# Why I Won't Go On A Cruise



## Yooper

It's hard enough keeping our RV on the road and straight/steady during bad (cross)winds. I imagine a giant, wind-catching cruise ship has it several magnitudes more difficult....



> 4,200-passenger cruise ship was unexpectedly rocked by an "extreme" 115-mph wind gust off the mid-Atlantic coast late Sunday night, Norwegian Cruise Lines has confirmed, sending the massive vessel into a dangerous list and injuring multiple passengers.



Link: 'Blood Everywhere': Cruise Ship Tilted By Freak 115-MPH Wind Gust, Passengers Injured

Yeah. No, thank you.

--- End of line (MCP)


----------



## LightRoasted

If I may ...

Maybe they didn't have those massive stabilizing gyroscopes in operation at the time?


----------



## limblips

"The ship is coming about, standby for heavy rolls!"   Been there, got the T-shirt.


----------



## vraiblonde

I won't go on a cruise because they're boring.  Poseidon Adventures are just a bonus suck.


----------



## Monello

Yooper said:


> It's hard enough keeping our RV on the road and straight/steady during bad (cross)winds.



Been anywhere exciting lately?  I'm always checking the weather on RV travel days.  The worst is going over a high bridge during heavy wind gusts.


----------



## Yooper

limblips said:


> "The ship is coming about, standby for heavy rolls!"   Been there, got the T-shirt.


Why I was glad to "Go Army! (btw, Beat Navy!)." Only time my feet were not within 10 feet of the ground by choice was when heading out the door of a C-130....

All you Navy types have my profoundest respect.

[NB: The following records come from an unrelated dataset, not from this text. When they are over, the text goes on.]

## src/rtl/heap_ctrl.sv

```systemverilog
`default_nettype none
// ============================================================================
//  Module      : heap_ctrl
//  Description : Frame sequencer for a hardware sort heap. Accepts a key
//                stream, issues paced insert strobes into the heap, flushes
//                it, waits out the drain window and forwards heap output
//                words as a key result stream.
//  Revision    : 1.0 - initial release
// ============================================================================
module heap_ctrl #(
  parameter int DATA_WIDTH = 32,
  parameter int KEY_WIDTH  = 16,
  parameter int NLEVELS    = 2,
  parameter int ISSUE_GAP  = 2
) (
  input  logic                  clk,
  input  logic                  rstn,
  input  logic                  start,
  // key stream in
  input  logic                  s_valid,
  output logic                  s_ready,
  input  logic [KEY_WIDTH-1:0]  s_key,
  input  logic                  s_last,
  // heap control
  output logic                  h_init,
  output logic                  h_en,
  output logic                  h_flush,
  output logic [DATA_WIDTH-1:0] h_din,
  input  logic                  h_valid,
  input  logic [DATA_WIDTH-1:0] h_dout,
  // result stream out
  output logic                  m_valid,
  output logic [KEY_WIDTH-1:0]  m_key,
  // status
  output logic                  busy,
  output logic                  done,
  output logic [15:0]           in_cnt,
  output logic [15:0]           out_cnt
);

  localparam int HEAP_SIZE    = (1 << (NLEVELS + 1)) - 1;
  localparam int DRAIN_CYCLES = 2 * HEAP_SIZE + 4;

  // A one-cycle gap still needs a 1-bit counter so the compare logic exists.
  localparam int GAP_W   = (ISSUE_GAP > 1) ? $clog2(ISSUE_GAP) : 1;
  localparam int DRAIN_W = $clog2(DRAIN_CYCLES);

  localparam logic [GAP_W-1:0]   C_GAP_LOAD   = GAP_W'(ISSUE_GAP - 1);
  localparam logic [GAP_W-1:0]   C_GAP_ONE    = GAP_W'(1);
  localparam logic [DRAIN_W-1:0] C_DRAIN_LAST = DRAIN_W'(DRAIN_CYCLES - 1);
  localparam logic [DRAIN_W-1:0] C_DRAIN_ONE  = DRAIN_W'(1);
  localparam logic [15:0]        C_CNT_MAX    = 16'hFFFF;

  typedef enum logic [2:0] {
    IDLE  = 3'd0,
    INIT  = 3'd1,
    LOAD  = 3'd2,
    FLUSH = 3'd3,
    DRAIN = 3'd4
  } state_t;

  state_t                r_state;
  state_t                w_state_nxt;

  logic [GAP_W-1:0]      r_gap;
  logic [DRAIN_W-1:0]    r_drain;

  logic                  r_h_init;
  logic                  r_h_en;
  logic                  r_h_flush;
  logic [DATA_WIDTH-1:0] r_h_din;
  logic                  r_m_valid;
  logic [KEY_WIDTH-1:0]  r_m_key;
  logic                  r_done;
  logic [15:0]           r_in_cnt;
  logic [15:0]           r_out_cnt;

  logic                  w_ready;
  logic                  w_accept;
  logic                  w_init_go;
  logic                  w_flush_go;
  logic                  w_done_go;
  logic                  w_busy;

  // Only the key field of a heap word is forwarded; the pad bits are ignored.
  logic                  w_unused_dout;
  assign w_unused_dout = ^h_dout[DATA_WIDTH-1:KEY_WIDTH];

  // State register.
  always_ff @(posedge clk or negedge rstn) begin
    if (!rstn) begin
      r_state <= IDLE;
    end else begin
      r_state <= w_state_nxt;
    end
  end

  // Next-state decode plus the one-cycle strobe requests derived from it.
  // start is honoured only in IDLE and not while the completion pulse of the
  // previous frame is still on the port, so a start overlapping done is lost.
  always_comb begin
    w_state_nxt = r_state;
    w_ready     = 1'b0;
    w_accept    = 1'b0;
    w_init_go   = 1'b0;
    w_flush_go  = 1'b0;
    w_done_go   = 1'b0;
    w_busy      = 1'b1;
    case (r_state)
      IDLE: begin
        w_busy = 1'b0;
        if (start && !r_done) begin
          w_state_nxt = INIT;
          w_init_go   = 1'b1;
        end
      end
      INIT: begin
        w_state_nxt = LOAD;
      end
      LOAD: begin
        w_ready  = (r_gap == '0);
        w_accept = w_ready && s_valid;
        if (w_accept && s_last) begin
          w_state_nxt = FLUSH;
        end
      end
      FLUSH: begin
        if (r_gap == '0) begin
          w_state_nxt = DRAIN;
          w_flush_go  = 1'b1;
        end
      end
      DRAIN: begin
        if (r_drain == C_DRAIN_LAST) begin
          w_state_nxt = IDLE;
          w_done_go   = 1'b1;
        end
      end
      default: begin
        w_state_nxt = IDLE;
      end
    endcase
  end

  // Insert pacing: reload after every accept, count down to zero.
  always_ff @(posedge clk or negedge rstn) begin
    if (!rstn) begin
      r_gap <= '0;
    end else if (w_init_go) begin
      r_gap <= '0;
    end else if (w_accept) begin
      r_gap <= C_GAP_LOAD;
    end else if (r_gap != '0) begin
      r_gap <= r_gap - C_GAP_ONE;
    end
  end

  // Drain window counter, idle at zero outside DRAIN.
  always_ff @(posedge clk or negedge rstn) begin
    if (!rstn) begin
      r_drain <= '0;
    end else if (r_state == DRAIN && !w_done_go) begin
      r_drain <= r_drain + C_DRAIN_ONE;
    end else begin
      r_drain <= '0;
    end
  end

  // Registered heap strobes; each comes from a different state so they can
  // never overlap.
  always_ff @(posedge clk or negedge rstn) begin
    if (!rstn) begin
      r_h_init  <= 1'b0;
      r_h_en    <= 1'b0;
      r_h_flush <= 1'b0;
      r_done    <= 1'b0;
    end else begin
      r_h_init  <= w_init_go;
      r_h_en    <= w_accept;
      r_h_flush <= w_flush_go;
      r_done    <= w_done_go;
    end
  end

  // Heap input word: accepted key zero-extended into the data word.
  always_ff @(posedge clk or negedge rstn) begin
    if (!rstn) begin
      r_h_din <= '0;
    end else if (w_accept) begin
      r_h_din <= {{(DATA_WIDTH - KEY_WIDTH){1'b0}}, s_key};
    end
  end

  // Accepted-key counter, cleared at frame start, saturating.
  always_ff @(posedge clk or negedge rstn) begin
    if (!rstn) begin
      r_in_cnt <= '0;
    end else if (w_init_go) begin
      r_in_cnt <= '0;
    end else if (w_accept && r_in_cnt != C_CNT_MAX) begin
      r_in_cnt <= r_in_cnt + 16'd1;
    end
  end

  // Result stream: one-cycle-late copy of the heap output key field.
  always_ff @(posedge clk or negedge rstn) begin
    if (!rstn) begin
      r_m_valid <= 1'b0;
      r_m_key   <= '0;
    end else begin
      r_m_valid <= h_valid;
      if (h_valid) begin
        r_m_key <= h_dout[KEY_WIDTH-1:0];
      end
    end
  end

  // Emitted-result counter, cleared at frame start, saturating.
  always_ff @(posedge clk or negedge rstn) begin
    if (!rstn) begin
      r_out_cnt <= '0;
    end else if (w_init_go) begin
      r_out_cnt <= '0;
    end else if (h_valid && r_out_cnt != C_CNT_MAX) begin
      r_out_cnt <= r_out_cnt + 16'd1;
    end
  end

  assign s_ready = w_ready;
  assign busy    = w_busy;
  assign h_init  = r_h_init;
  assign h_en    = r_h_en;
  assign h_flush = r_h_flush;
  assign h_din   = r_h_din;
  assign m_valid = r_m_valid;
  assign m_key   = r_m_key;
  assign done    = r_done;
  assign in_cnt  = r_in_cnt;
  assign out_cnt = r_out_cnt;

endmodule
`default_nettype wire

```

## config.mk

```make
export PLATFORM = sky130hd
export DESIGN_NAME = heap_ctrl
export DESIGN_NICKNAME = d
export VERILOG_FILES = /design/src/rtl/heap_ctrl.sv
export SDC_FILE = /design/constraint.sdc
export NUM_CORES = 1
export LEC_CHECK = 0
export ABC_AREA = 1
export ABC_CLOCK_PERIOD_IN_PS = 3300
export CAP_MARGIN = 20
export CORE_ASPECT_RATIO = 2
export CORE_MARGIN = 8
export CORE_UTILIZATION = 49
export DETAILED_ROUTE_END_ITERATION = 10
export PLACE_DENSITY = 0.87
export SKIP_LAST_GASP = 1
export SYNTH_ARGS = -nofsm -noshare
export SYNTH_HDL_FRONTEND = slang
export SYNTH_SLANG_ARGS = --single-unit
```

## constraint.sdc

```tcl
create_clock -name clk -period 3.3 [get_ports clk]
set_clock_uncertainty 0.15 [all_clocks]
set_input_delay 0.825 -clock clk [delete_from_list [all_inputs] [get_ports clk]]
set_output_delay 0.825 -clock clk [all_outputs]
set_load 0.005 [all_outputs]
```

==> results of run 1 <==
## state kept, by name, indices dropped and copies added (netlist names)
register,cells
m_valid,1
h_init,1
m_key,16
out_cnt,16
r_drain,5
done,1
r_gap,1
h_flush,1
h_en,1
r_state,3
h_din,16
in_cnt,16
## critical path, cell delays in order (launching register included)
cell and delay [ps]:
dfrtp_1 420, nor2_4 190, nand2_4 100, nor2_1 90, clkdlybuf4s50_1 510
## how the worst min path moves through the flow
stage | startpoint | end | slack (ps)
after global routing | h_din[7] | h_din[7] | 340
final | h_din[9] | h_din[9] | 320
after CTS | h_din[9] | h_din[9] | 320
after detailed placement | h_din[9] | h_din[9] | 310
after floorplan | r_gap | h_flush | 310
after global placement | m_key[12] | m_key[12] | 300
## layout by cell type (no fill, tap or decap), types with 4 or more instances in the layout
master	netlist	routed
clkdlybuf4s50_1	0	107
nand4_1	10	10
nor2_1	37	37
nand2_1	216	216
nand3_1	28	28
o21ai_0	11	11
xor2_1	6	6
clkbuf_16	0	9
dfrtp_1	78	78
nor2_4	5	5
conb_1	1	16
ha_1	4	4
inv_1	25	25
xnor2_1	9	9
o21bai_1	4	4
## power breakdown
group / leakage, nW / switching [mW] / total (mW) / internal, mW
registers: 1.02 / 0.177 / 1.34 / 1.17
clock network: 0.157 / 0.365 / 1.04 / 0.680
logic: 1.38 / 0.528 / 1.08 / 0.554
total: 2.55 / 1.07 / 3.47 / 2.40
## synth_stat cells, drive strengths merged
cell type | number | area [µm²]
a21oi | 3 | 15.0
buf | 22 | 165
clkbuf | 2 | 7.51
clkinv | 1 | 3.75
conb | 1 | 3.75
dfrtp | 78 | 1950
ha | 4 | 50.1
inv | 29 | 114
mux2i | 1 | 10.0
nand2 | 220 | 841
nand3 | 28 | 140
nand4 | 10 | 62.6
nor2 | 48 | 274
nor3 | 2 | 10.0
o21ai | 12 | 71.3
o21bai | 4 | 30.0
or2 | 3 | 18.8
xnor2 | 9 | 78.8
xor2 | 6 | 52.6
## layout make-up
type | count | area share
clock buffer | 12 | 0.0464
clock inverter | 4 | 0.0132
inverter | 30 | 0.0221
multi-input combinational | 366 | 0.323
sequential | 78 | 0.367
tap | 96 | 0.0226
timing repair buffer | 110 | 0.206
## per-layer routing
| metal | vias to the layer above | GRT usage | wire, µm |
|---|---|---|---|
| li1 | 1693 | - | - |
| met1 | 1581 | 0.194 | 3930 |
| met2 | 119 | 0.280 | 4690 |
| met3 | 6 | 0.0620 | 776 |
| met4 | 0 | 0.0600 | 54 |
| met5 | - | 0 | 0 |
## metrics by stage
stage          utilization  instance area, µm²  std cells  total power, mW  hold WS, ps
2_1_floorplan            -                3960        498             1.88          308
3_3_place_gp         0.638                5000        680             2.42          302
3_5_place_dp         0.638                5000        680             2.45          308
4_1_cts              0.679                5310        696             3.52          321
5_1_grt              0.679                5310        696             3.70          337
6_report             0.679                5310        696             3.47          317
## logic make-up (layout without fill, tap and decap cells)
family | count (synthesis) | after routing | share of synthesized area
adders and majority gates | 4 | 4 | 0.0128
DFF | 78 | 78 | 0.500
buffers and inverters | 54 | 156 | 0.0744
and+or+nand+nor | 311 | 311 | 0.345
other | 1 | 16 | 0.000962
muxes | 1 | 1 | 0.00257
xor gates and xnor gates | 15 | 15 | 0.0337
AOI/OAI and AO/OA | 19 | 19 | 0.0298
==> impl_metrics.ini, run 1 <==
[outcome]
outcome = finished, final reports clean

[clock_tree]
cts.clk_slew.worst_paths_ps = 50
cts_setup_buffers = 0
insertion_delay_ps = 340
h-tree-depth = 3
root_buffer = clkbuf_16
ctsResizeCount = 0
cts_buffers = 9
hold_buffers = 0
cts_tree = yes
cts_sinks = 78
ctsLongestPathBuffers = 2

[route]
drtPass1Iterations = 6
via_per_inst = 4.88
drtAntennaViolNets = 0
drt_iter0_markers = 296
via_count = 3399
drc = 0
wl_per_cell_um = 13.6
wl_um = 9450

[finish]
n_fill_cell = 636
seqCellArea_um2 = 1950
diodes = 0
fin_nets = 653
syn2layout_area_growth_pct = 36.3
drive_above_1_share = 0.0667
multiInputGateArea_um2 = 1710

[synth]
syn_inst = 483
syn-cell-area_um2 = 3900
synth_area_per_cell_um2 = 8.07
synth.distinct_cells = 29
yosysWarnings = 0
synth_seq_area_share = 0.500
ys_ff_latch = 78

[worst_setup_path]
rr_worst_depth = 8
r2r_setup_slack_ps = 1340
crit_arrival_ps = 1640
cp_max_fo = 4
start_kind = register
critPathLaunch = r_state[0]
crit_type = reg2out
required_ps = 2320
r2r-start = r_state[0]
worstSetupEndpoint = s_ready
cp-end-kind = output pin
worst_r2r_endpoint = in_cnt[9]

[sta]
slew_viol_final = 0
finalSetupTns_ps = 0
relSlewSlack = 0.352
worst_slew_pin_slew_ps = 973
grt_setup_unrepaired = false
hold_viol = 0
setup_viol = 0
period_share = 0.792
postLayoutSetupSlackWorst_ps = 686
min_period_ps = 2610
max_freq_mhz = 383

[grt]
overflow = 0
track_usage = 0.170
grt_max_degree = 79
first_global_vias = 3325
antenna_found_initial = 0
grt_pass1_wl_um = 15300

[min_path]
min_path_cells = 2
hp-class = reg2reg

[die]
coreArea_um2 = 7830
die_area_um2 = 11200
start_util = 0.498
ios = 141
die-width_um = 79.1
die_y_um = 142
rows = 46

[placed_design]
hpwl_um = 6910
place_congestion = 0.864
dpl_worst_slack_ps = 544
port_buffers = 108

[flow_run]
maxCapViolCount = 0

[power]
p_per_area_nw_per_um2 = 653
p_leak_nw = 2.55
ir_drop_uv = 433
Power figures use the tool's default switching activity.
==> run 2: changes to the inputs <==
--- a/config.mk
+++ b/config.mk
@@ -6,13 +6,13 @@
 export NUM_CORES = 1
 export LEC_CHECK = 0
 export ABC_AREA = 1
-export ABC_CLOCK_PERIOD_IN_PS = 3300
+export ABC_CLOCK_PERIOD_IN_PS = 2400
 export CAP_MARGIN = 20
 export CORE_ASPECT_RATIO = 2
 export CORE_MARGIN = 8
-export CORE_UTILIZATION = 49
+export CORE_UTILIZATION = 41
 export DETAILED_ROUTE_END_ITERATION = 10
-export PLACE_DENSITY = 0.87
+export PLACE_DENSITY = 0.77
 export SKIP_LAST_GASP = 1
 export SYNTH_ARGS = -nofsm -noshare
 export SYNTH_HDL_FRONTEND = slang
==> constraint.sdc (replaced) <==
create_clock -name clk -period 2.4 [get_ports clk]
set_clock_uncertainty 0.15 [all_clocks]
set_input_delay 0.6 -clock clk [delete_from_list [all_inputs] [get_ports clk]]
set_output_delay 0.6 -clock clk [all_outputs]
set_load 0.005 [all_outputs]
==> impl_metrics.ini, run 2 (same netlist as run 1, synthesis figures left out) <==
[outcome]
outcome = finished, final reports clean

[finish]
fin_nets = 660
n_fill_cell = 832
layout_commonest_cell = nand2_1
syn2layout_area_growth_pct = 38.2
drive_above_1_share = 0.0793
diodes = 0
final_cell_mix = nand2_1, clkdlybuf4s50_1, dfrtp_1

[worst_setup_path]
crit_path_cell_trace = nor2_4, buf_4, nand2_2, clkdlybuf4s50_1
slowest_delay_ps = 460
crit_type = reg2out
rr_worst_depth = 10
cp.buffers_inverters = 2
required_ps = 1650
start_kind = register
crit_arrival_ps = 1570
cp-end-kind = output pin
cpMaxStageDelayCell = clkdlybuf4s50_1
cp_max_fo = 3
worst_r2r_endpoint = out_cnt[4]
crit_family = buffers and inverters
r2r_setup_slack_ps = 430
r2r-start = out_cnt[0]

[clock_tree]
root_buffer = clkbuf_16
h-tree-depth = 3
cts_buffers = 9
cts_sinks = 78
cts.clk_slew.worst_paths_ps = 50
ctsLongestPathBuffers = 2
cts_tree = yes
insertion_delay_ps = 330
hold_buffers = 0

[flow_run]
maxCapViolCount = 0

[sta]
slew_viol_final = 0
period_share = 0.968
max_freq_mhz = 430
setup_viol = 0
holdWs_ps = 117
grt_setup_unrepaired = false
min_period_ps = 2320
finalSetupTns_ps = 0
hold_viol = 0

[grt]
antenna_found_initial = 0
track_usage = 0.163
grt_max_degree = 79
overflow = 0
grt_pass1_wl_um = 16900
first_global_vias = 3566

[route]
wl_um = 10100
via_count = 3446
met1_length_um = 3600
via_per_inst = 4.86
wl_per_cell_um = 14.3
drt_iter0_markers = 212
routed.top_layer = met4
route.met2.wl_um = 5520
drtPass1Iterations = 5
drc = 0
drtAntennaViolNets = 0
met3_length_um = 657

[die]
start_util = 0.418
rows = 50
die_area_um2 = 13100
die-width_um = 85.0
die_y_um = 154
coreArea_um2 = 9320
ios = 141

[power]
ir_drop_uv = 687
p_per_area_nw_per_um2 = 898
p_leak_nw = 2.60

[placed_design]
hpwl_um = 7810
place_congestion = 0.879
port_buffers = 108

[min_path]
hp-class = in2async
## run 2: what timing repair did
| item | 4_1_cts | 5_1_grt |
|---|---|---|
| pin swaps | 1 | 1 |
| setup endpoints to repair | 1 | 1 |
| setup buffers | 3 | 1 |
| gates resized for setup | 0 | 2 |
| cloned | 0 | 0 |
## run 2: routing by layer
layer,track usage,vias to the layer above
met2,0.291,111
li1,-,1715
met1,0.154,1590
met4,0.101,0
met3,0.0529,30
met5,0,-
## run 2: worst reg2reg max path: stages (launching register included)
cell,delay [ps]
dfrtp_1,420
ha_1,240
nand3_1,160
inv_1,110
nand2_2,140
nor2_4,60
nor2_4,220
nand2_2,100
inv_2,160
nand2_1,80
nand2_1,60
## run 2: area by class of cell
class | count | area, µm² | area share
Sequential cell | 78 | 1950 | 0.362
Inverter | 30 | 118 | 0.0218
Multi-Input combinational cell | 366 | 1720 | 0.319
Clock inverter | 4 | 72.6 | 0.0135
Clock buffer | 10 | 239 | 0.0443
Tap cell | 104 | 130 | 0.0241
Timing Repair Buffer | 117 | 1160 | 0.215
## run 2: where the power goes
| group | switching [mW] | internal, mW |
|---|---|---|
| Clock | 0.492 | 0.925 |
| Sequential | 0.248 | 1.61 |
| Combinational | 0.753 | 0.814 |
## run 2: through the flow
| step | total power [mW] | util | setup slack (ps) | instance area [µm²] | std cells |
|---|---|---|---|---|---|
| after global routing | 5.15 | 0.578 | 14.2 | 5390 | 709 |
| final | 4.84 | 0.578 | 75.7 | 5390 | 709 |
| after floorplan | 2.58 | - | 655 | 3960 | 498 |
| after detailed placement | 3.42 | 0.541 | 129 | 5040 | 691 |
| after global placement | 3.37 | 0.541 | 163 | 5040 | 691 |
| after CTS | 4.90 | 0.577 | 30.9 | 5380 | 708 |
## run 2: how the worst max path moves through the flow
stage | cells after the start | endpoint | slack, ps | from
6_report | 4 | busy | 80 | r_state[0]
5_1_grt | 4 | busy | 10 | r_state[0]
4_1_cts | 4 | s_ready | 30 | r_state[2]
3_5_place_dp | 8 | in_cnt[10] | 130 | start
3_3_place_gp | 8 | in_cnt[9] | 160 | start
2_1_floorplan | 7 | out_cnt[10] | 660 | h_valid
==> RTL edit, RTL diff (settings of run 2) <==
The parameter `NLEVELS` goes from 2 to 4.
--- a/src/rtl/heap_ctrl.sv
+++ b/src/rtl/heap_ctrl.sv
@@ -10,7 +10,7 @@
 module heap_ctrl #(
   parameter int DATA_WIDTH = 32,
   parameter int KEY_WIDTH  = 16,
-  parameter int NLEVELS    = 2,
+  parameter int NLEVELS    = 4,
   parameter int ISSUE_GAP  = 2
 ) (
   input  logic                  clk,
Check against the original RTL: same outputs for any inputs over 10 cycles, from zero or initial values and one cycle with rstn low; that may be too few to reach the edited logic, so the function may still have changed.
==> RTL edit against run 2 <==
  * Combinational power decreased by 18%
  * Design area grew 3.1%
  * Total power is 5.3% lower
  * Clock power up 6%
  * Sequential power is 3% lower
  * Wire length grew 4.0%
  * Die area rose by 2.6%
  * Setup slack better by 2.7 ps
  * Sequential cell count rose by 2
  * Area after synthesis rose by 3.0%
==> RTL edit: results (changes against run 2) <==
| Metric | Value |
|---|---|
| Post-CTS setup buffers | 1 (-2) |
| Drt first pass iters | 6 (+1) |
| Largest net degree at the start of global routing | 51 (-35%) |
| Vias | 3642 (+5.7%) |
| Pre-CTS setup slack | 180 ps (+51.0 ps) |
| List of most frequent post-synthesis cells | nand2_1 (237), dfrtp_1 (80), nor2_1 (40) |
| Max IR drop VDD | 0.000548 V (-20%) |
| First-pass GRT wire length | 17.8 mm (+5.4%) |
| GPL Wtd Cong | 0.898 (+2.2%) |
| Switching part of the total | 30.2% (-0.71 points) |
| Final HPWL DP | 8.07 mm (+3.4%) |
| WL final | 10.6 mm (+4.0%) |
| Ant. Diodes | 0 (unchanged) |
| Part of the Yosys area used for sequential elements | 49.8% (-0.23 points) |
| DRC violation total after the first TritonRoute iteration | 208 (-1.9%) |
| Vias in the first global route | 3711 (+4.1%) |
| Fill cells | 884 (+6.3%) |
| Cell variety after synth | 27 (-6.9%) |
| Share of layout cells above drive strength 1 | 6.39% (-1.5 points) |
| Worst min path class | in -> async |
| Outcome | complete, no violations |
| Clock Tree Buf Depth | 2 (unchanged) |
| CTS resizes | 0 (unchanged) |
| Leakage | 2.72 nW (+4.8%) |
| Critical path fanouts, max | 3 (unchanged) |
| Tot GR Track Use | 16.6% (+0.34 points) |
| Synth area leaders | dfrtp_1 (50%), nand2_1 (22%), nand3_1 (4.1%) |
| CTS Buf Count | 9 (unchanged) |
| Synth warn | 0 (unchanged) |
| Layout Nets | 695 (+5.3%) |
| Clk Latency, worst-skew pair | 330 ps (about the same) |
| Asr flop ratio synth | 100% (unchanged) |
-- RTL edit: area by class of cell --
class / count / share of cell area, %
flip-flops and latches: 80 / 36.0
repair buffers: 118 / 21.0
well taps: 132 / 2.97
inverters: 38 / 2.57
clock inverters: 6 / 1.64
multi-input cells: 390 / 31.5
clock buffers: 10 / 4.30
-- RTL edit: power by group through the flow --
| stage | Clock, mW | Sequential, mW | Combinational (mW) |
|---|---|---|---|
| 3_5_place_dp | 0 | 1.81 | 1.30 |
| 2_1_floorplan | 0 | 1.78 | 0.616 |
| 5_1_grt | 1.59 | 1.83 | 1.45 |
| 4_1_cts | 1.53 | 1.79 | 1.32 |
| 3_3_place_gp | 0 | 1.80 | 1.27 |
| 6_report | 1.50 | 1.79 | 1.29 |
-- RTL edit: worst max-delay path: stages (launching register included) --
cell,delay [ps]
dfrtp_1,420
nor2_4,130
nand2_2,70
nor2_4,110
clkdlybuf4s50_1,510
-- RTL edit: kinds of logic (layout without fill, tap and decap cells) --
group | count (synthesis) | after routing | synth area share (%)
DFF | 80 | 80 | 49.8
xor gates and xnor gates | 11 | 11 | 2.40
AOI/OAI and AO/OA | 11 | 11 | 1.62
other | 1 | 16 | 0.0933
buffers and inverters | 64 | 172 | 8.09
adders and majority gates | 4 | 4 | 1.25
and+or+nand+nor | 348 | 348 | 36.7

Well, to be honest, I can't lie; I also think anybody who wants to float out in the middle of a giant pool of very deep water is - how you say - not even-keeled! 

--- End of line (MCP)


----------



## limblips

Yooper said:


> Why I was glad to "Go Army! (btw, Beat Navy!)." Only time my feet were not within 10 feet of the ground by choice was when heading out the door of a C-130....
> 
> All you Navy types have my profoundest respect.
> 
> Well, to be honest, I can't lie; I also think anybody who wants to float out in the middle of a giant pool of very deep water is - how you say - not even-keeled!
> 
> --- End of line (MCP)


We are never more than ~6 miles from land.


----------



## Yooper

Monello said:


> Been anywhere exciting lately?  I'm always checking the weather on RV travel days.


Unfortunately, no. Planning to head out early Spring. Maybe the KY Bourbon Trail. But if not, at least somewhere south of Gatlinburg. Spring trip this year will be more about driving - a cruising trip - rather than a destination.

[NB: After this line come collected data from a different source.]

[src/rtl/ps2_hit_encoder.sv]
// PS/2 keyboard front end for the whack-a-mole datapath: turns scancodes into
// one-cycle hole codes (userGameInput) and a start-game pulse.
// Optional build macro REPEAT_FILTER_EN: suppress typematic repeats with a
// pressed-key mask so each physical press yields one pulse.
module ps2_hit_encoder
    import whack_pkg::*;
#(
    parameter int SYNC_STAGES    = 2,
    parameter int TIMEOUT_CYCLES = 50000
) (
    input  logic       clock,
    input  logic       reset,
    input  logic       ps2_clk,
    input  logic       ps2_dat,
    output logic [2:0] hit,
    output logic       start_game,
    output logic       frame_err
);

    logic [7:0] rx_byte;
    logic       rx_valid, rx_err;
    logic       brk, ext;
    logic       is_ctrl, is_make, emit, start_d;
    logic [2:0] hit_d;
`ifdef REPEAT_FILTER_EN
    logic [NUM_KEYS-1:0] pressed, key;
    logic                is_rel;
`endif

    ps2_frame_rx #(
        .SYNC_STAGES   (SYNC_STAGES),
        .TIMEOUT_CYCLES(TIMEOUT_CYCLES)
    ) u_rx (
        .clock     (clock),
        .reset     (reset),
        .ps2_clk   (ps2_clk),
        .ps2_dat   (ps2_dat),
        .rx_byte   (rx_byte),
        .byte_valid(rx_valid),
        .frame_err (rx_err)
    );

    // Classify the received byte and decide whether it produces an output pulse
    always_comb begin
        is_ctrl = (rx_byte == SC_EXT) || (rx_byte == SC_BREAK);
        is_make = rx_valid && !is_ctrl && !brk && !ext;
`ifdef REPEAT_FILTER_EN
        key     = key_onehot(rx_byte);
        is_rel  = rx_valid && !is_ctrl && brk && !ext;
        emit    = is_make && ((key & pressed) == '0);
`else
        emit    = is_make;
`endif
        hit_d   = emit ? sc_to_hit(rx_byte) : HIT_NONE;
        start_d = emit && (rx_byte == SC_ENTER);
    end

    // Prefix flags: E0/F0 arm them, the next ordinary byte consumes both
    always_ff @(posedge clock or posedge reset) begin
        if (reset) begin
            brk <= 1'b0;
            ext <= 1'b0;
        end else if (rx_valid) begin
            if (rx_byte == SC_EXT) begin
                ext <= 1'b1;
            end else if (rx_byte == SC_BREAK) begin
                brk <= 1'b1;
            end else begin
                brk <= 1'b0;
                ext <= 1'b0;
            end
        end
    end

`ifdef REPEAT_FILTER_EN
    // Pressed mask: set on first make, cleared by the matching break sequence
    always_ff @(posedge clock or posedge reset) begin
        if (reset)        pressed <= '0;
        else if (is_make) pressed <= pressed | key;
        else if (is_rel)  pressed <= pressed & ~key;
    end
`endif

    // Output registers: one clock after the deciding strobe, one cycle wide
    always_ff @(posedge clock or posedge reset) begin
        if (reset) begin
            hit        <= HIT_NONE;
            start_game <= 1'b0;
            frame_err  <= 1'b0;
        end else begin
            hit        <= hit_d;
            start_game <= start_d;
            frame_err  <= rx_err;
        end
    end

endmodule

12-week weather forecast (for rest of Winter & Spring) is kinda crazy this year; I looked last week and seemed promising; now seems unsettled....



Monello said:


> The worst is going over a high bridge during heavy wind gusts.



We hit a wind storm in South Dakota a few years back so strong that it wrenched the house (ours is a Class C) so severely as to pop the slideout out about a foot. Was able to get it retracted but it's never been the same. I think the frame somewhat bent and, of course, out of warranty (though, Winnebago did not seem inclined to consider it a warranty worthy incident in any event).

End of line (MCP).


----------



## Yooper

limblips said:


> We are never more than ~6 miles from land.


Ha! That's excellent.

It's that vertical 6 miles that causes me concern!

--- End of line (MCP)


----------



## jazz lady

vraiblonde said:


> I won't go on a cruise because they're boring.  Poseidon Adventures are just a bonus suck.

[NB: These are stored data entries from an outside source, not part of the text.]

--- config.mk ---
export PLATFORM = sky130hd
export DESIGN_NAME = multi_track_ctrl
export DESIGN_NICKNAME = d
export VERILOG_FILES = /design/src/rtl/multi_track_pkg.sv /design/src/rtl/sec_timer.sv /design/src/rtl/multi_track_ctrl.sv
export SDC_FILE = /design/constraint.sdc
export NUM_CORES = 1
export LEC_CHECK = 0
export ABC_AREA = 1
export CORE_UTILIZATION = 40
export CTS_CLUSTER_SIZE = 24
export DETAILED_ROUTE_END_ITERATION = 7
export PLACE_DENSITY = 0.7
export SLEW_MARGIN = 25
export SYNTH_ARGS = -nofsm -noshare
export SYNTH_HDL_FRONTEND = slang
export SYNTH_HIERARCHICAL = 1
export SYNTH_SLANG_ARGS = --single-unit
export TNS_END_PERCENT = 10
--- constraint.sdc ---
create_clock -name i_clk -period 4.4 [get_ports i_clk]
set_clock_uncertainty 0.05 [all_clocks]
set_input_delay 1.32 -clock i_clk [delete_from_list [all_inputs] [get_ports i_clk]]
set_output_delay 1.32 -clock i_clk [all_outputs]
set_load 0.01 [all_outputs]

Remember when our ship did the big tilt?  Dumped all the swimming pools out and the water was pouring down the elevator shafts!  

Going on a cruise was a check off on my bucket list and doesn't need to be repeated.


----------



## Auntie Biache'

I've never had any desire to go on a cruise.  Ships don't have good enough reputations for me to put my life in someone else's hands.  Whether they are colliding, sinking, or spreading disease and poison, it's always something.


----------



## Bonehead

Too many people in way to small a space for me. I am used to a 700' long ship with a crew of 30 or so.


----------



## Gilligan

Headed to Egypt for a few weeks to work on some Egyptian Navy vessels. Won't have to worry about any high seas though....the Med is usually like a mill pond out of Alexandria most days.

Since I work on ships and craft for a living - 32 years and counting - a vacation cruise is really low on my bucket list. ;-)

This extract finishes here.